North American stock markets continued to climb on Friday, while the dollar ascended a four-month high, causing downward pressure on precious and base metals prices.
As the Dow, the S&P 500 and the Nasdaq indices all finished up, copper for September delivery on the Comex in New York slumped 2.6 cents or 1.2 percent to $2.23 a pound. Gold was down 0.67% to $1,322.39 an ounce, along with silver, which fell under the $20 an ounce mark to $19.64 – a 0.76% drop.

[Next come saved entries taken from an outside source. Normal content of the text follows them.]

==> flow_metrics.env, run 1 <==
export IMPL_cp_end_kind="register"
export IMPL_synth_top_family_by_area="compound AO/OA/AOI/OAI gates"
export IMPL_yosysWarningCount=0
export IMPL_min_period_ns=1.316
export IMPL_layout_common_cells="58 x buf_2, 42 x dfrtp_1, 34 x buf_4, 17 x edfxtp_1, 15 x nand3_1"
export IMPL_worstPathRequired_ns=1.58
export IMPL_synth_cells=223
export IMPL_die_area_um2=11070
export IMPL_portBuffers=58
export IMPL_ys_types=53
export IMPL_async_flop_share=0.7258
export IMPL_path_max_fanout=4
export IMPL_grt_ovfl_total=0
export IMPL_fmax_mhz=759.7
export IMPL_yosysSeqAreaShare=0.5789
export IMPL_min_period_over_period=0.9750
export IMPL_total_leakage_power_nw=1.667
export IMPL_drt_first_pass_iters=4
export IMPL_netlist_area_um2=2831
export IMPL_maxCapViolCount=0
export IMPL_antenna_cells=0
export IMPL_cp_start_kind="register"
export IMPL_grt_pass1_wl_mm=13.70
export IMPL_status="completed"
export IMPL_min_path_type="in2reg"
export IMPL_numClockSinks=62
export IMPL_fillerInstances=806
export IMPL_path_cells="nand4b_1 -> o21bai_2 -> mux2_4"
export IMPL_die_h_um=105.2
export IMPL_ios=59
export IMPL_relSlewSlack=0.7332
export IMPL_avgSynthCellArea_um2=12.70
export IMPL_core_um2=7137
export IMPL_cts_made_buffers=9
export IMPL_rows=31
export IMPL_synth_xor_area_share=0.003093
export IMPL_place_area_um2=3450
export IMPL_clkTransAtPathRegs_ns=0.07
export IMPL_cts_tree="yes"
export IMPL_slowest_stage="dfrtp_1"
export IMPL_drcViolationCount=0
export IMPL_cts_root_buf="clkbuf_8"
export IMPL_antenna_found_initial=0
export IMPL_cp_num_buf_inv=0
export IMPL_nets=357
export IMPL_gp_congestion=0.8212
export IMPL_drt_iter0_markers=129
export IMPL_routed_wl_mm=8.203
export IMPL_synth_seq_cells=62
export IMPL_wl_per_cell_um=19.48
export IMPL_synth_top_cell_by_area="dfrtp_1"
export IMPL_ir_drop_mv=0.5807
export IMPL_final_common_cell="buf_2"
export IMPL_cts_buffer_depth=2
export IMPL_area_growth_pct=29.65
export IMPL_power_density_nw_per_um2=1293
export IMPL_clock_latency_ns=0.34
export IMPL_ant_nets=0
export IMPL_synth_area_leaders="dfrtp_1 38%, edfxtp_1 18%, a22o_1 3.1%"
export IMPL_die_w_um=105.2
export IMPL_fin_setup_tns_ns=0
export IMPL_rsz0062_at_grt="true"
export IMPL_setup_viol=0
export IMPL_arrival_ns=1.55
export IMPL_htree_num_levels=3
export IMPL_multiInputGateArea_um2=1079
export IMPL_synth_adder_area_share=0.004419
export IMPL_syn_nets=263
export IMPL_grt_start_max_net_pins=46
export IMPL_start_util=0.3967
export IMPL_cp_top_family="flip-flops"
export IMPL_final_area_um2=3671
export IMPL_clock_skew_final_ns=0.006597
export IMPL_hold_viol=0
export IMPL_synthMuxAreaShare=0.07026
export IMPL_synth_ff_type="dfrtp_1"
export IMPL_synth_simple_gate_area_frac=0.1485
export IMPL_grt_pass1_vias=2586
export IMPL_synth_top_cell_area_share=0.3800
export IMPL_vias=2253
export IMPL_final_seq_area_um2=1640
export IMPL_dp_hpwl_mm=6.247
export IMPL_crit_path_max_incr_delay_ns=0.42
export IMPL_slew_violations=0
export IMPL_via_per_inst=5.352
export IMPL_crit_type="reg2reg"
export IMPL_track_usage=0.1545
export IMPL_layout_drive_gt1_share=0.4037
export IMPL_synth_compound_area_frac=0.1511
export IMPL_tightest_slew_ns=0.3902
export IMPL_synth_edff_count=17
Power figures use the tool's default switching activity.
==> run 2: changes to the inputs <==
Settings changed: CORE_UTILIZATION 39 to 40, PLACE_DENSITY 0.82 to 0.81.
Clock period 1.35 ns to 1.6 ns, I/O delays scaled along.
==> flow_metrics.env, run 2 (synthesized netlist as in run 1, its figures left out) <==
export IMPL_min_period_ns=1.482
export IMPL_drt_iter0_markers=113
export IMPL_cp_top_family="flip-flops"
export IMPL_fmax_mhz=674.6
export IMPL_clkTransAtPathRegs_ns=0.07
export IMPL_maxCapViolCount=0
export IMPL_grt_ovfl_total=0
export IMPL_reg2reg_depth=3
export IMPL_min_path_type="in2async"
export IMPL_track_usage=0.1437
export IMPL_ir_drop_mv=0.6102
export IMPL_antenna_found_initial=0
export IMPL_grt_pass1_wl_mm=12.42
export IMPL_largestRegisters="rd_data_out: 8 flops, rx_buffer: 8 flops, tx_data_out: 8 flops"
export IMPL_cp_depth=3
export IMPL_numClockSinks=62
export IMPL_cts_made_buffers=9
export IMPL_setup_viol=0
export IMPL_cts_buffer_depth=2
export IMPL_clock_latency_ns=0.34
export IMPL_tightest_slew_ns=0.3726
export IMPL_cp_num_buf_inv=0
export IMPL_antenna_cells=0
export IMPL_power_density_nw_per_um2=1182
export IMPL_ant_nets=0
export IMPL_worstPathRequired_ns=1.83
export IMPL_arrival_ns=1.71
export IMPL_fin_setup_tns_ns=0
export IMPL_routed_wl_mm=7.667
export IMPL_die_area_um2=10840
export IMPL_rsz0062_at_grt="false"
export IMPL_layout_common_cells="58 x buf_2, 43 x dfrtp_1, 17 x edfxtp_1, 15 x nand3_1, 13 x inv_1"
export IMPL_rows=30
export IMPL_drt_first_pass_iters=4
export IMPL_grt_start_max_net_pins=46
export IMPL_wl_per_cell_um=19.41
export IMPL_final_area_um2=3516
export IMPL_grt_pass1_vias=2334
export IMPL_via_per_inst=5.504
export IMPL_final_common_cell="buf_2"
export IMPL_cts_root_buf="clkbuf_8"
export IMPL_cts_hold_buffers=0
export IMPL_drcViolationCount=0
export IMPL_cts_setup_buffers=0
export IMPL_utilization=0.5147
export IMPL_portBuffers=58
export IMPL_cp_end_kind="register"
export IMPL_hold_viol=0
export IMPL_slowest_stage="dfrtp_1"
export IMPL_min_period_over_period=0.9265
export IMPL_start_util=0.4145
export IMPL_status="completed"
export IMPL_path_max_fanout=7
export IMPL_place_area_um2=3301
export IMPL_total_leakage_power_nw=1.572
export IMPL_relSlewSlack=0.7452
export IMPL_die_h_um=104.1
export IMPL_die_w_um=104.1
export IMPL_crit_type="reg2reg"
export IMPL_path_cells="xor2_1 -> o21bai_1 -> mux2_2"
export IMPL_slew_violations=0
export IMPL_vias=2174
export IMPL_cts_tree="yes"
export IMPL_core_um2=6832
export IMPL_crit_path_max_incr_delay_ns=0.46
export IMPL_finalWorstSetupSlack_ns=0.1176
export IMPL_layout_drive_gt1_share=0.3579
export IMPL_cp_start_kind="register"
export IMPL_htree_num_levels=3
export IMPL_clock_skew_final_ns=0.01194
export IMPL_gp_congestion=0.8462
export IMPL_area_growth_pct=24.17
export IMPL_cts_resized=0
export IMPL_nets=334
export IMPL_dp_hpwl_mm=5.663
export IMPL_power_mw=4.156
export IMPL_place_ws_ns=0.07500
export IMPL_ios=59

The kick in stock markets echoed greater confidence in the U.S. economy, measured by the U.S. dollar strength. The greenback ended the week at 97.49 on the dollar index, which is the highest it’s been since March 9. The higher dollar comes on the back of data showing less Americans are filing unemployment benefits and that confidence among homebuilders is at a 9.5-year high. A higher dollar makes copper, and other commodities denominated in U.S. dollars, less affordable to purchasers in countries paying with other currencies.
In the United States the flash PMI – an advanced monthly indicator that reflects responses to a survey of purchasing managers in manufacturing – for July was 52.9, bettering expectations. Signs of a resurgent U.S. economy weighed on the copper price – despite the International Copper Study Group saying last week that the copper market had swung to 109,000-tonne deficit in April compared to a surplus in April 2015 – since that would indicate the U.S. Federal Reserve may hike interest rates again.
China, the world’s top consumer of the metal, imported 22 percent more copper in the first half of 2016 compared to H1 2015. While that trend would appear to support the copper market, some analysts predict the good news is unlikely to continue for copper. Barclays Bank said on Friday that while copper prices averaged $4,692 a tonne during H1, 6% higher than the bank’s forecast, it predicts the red metal will trade at about $4,150 a tonne throughout the second half, due to slowing Chinese demand. That would be 16.4% below the three-month forward prices on Friday of $4,965 per tonne, according to Metal Bulletin.
Copper hit a seven-week high on June 28, driven by growing expectations of monetary stimulus, a weakening US dollar and slightly more steady global markets following the Brexit vote.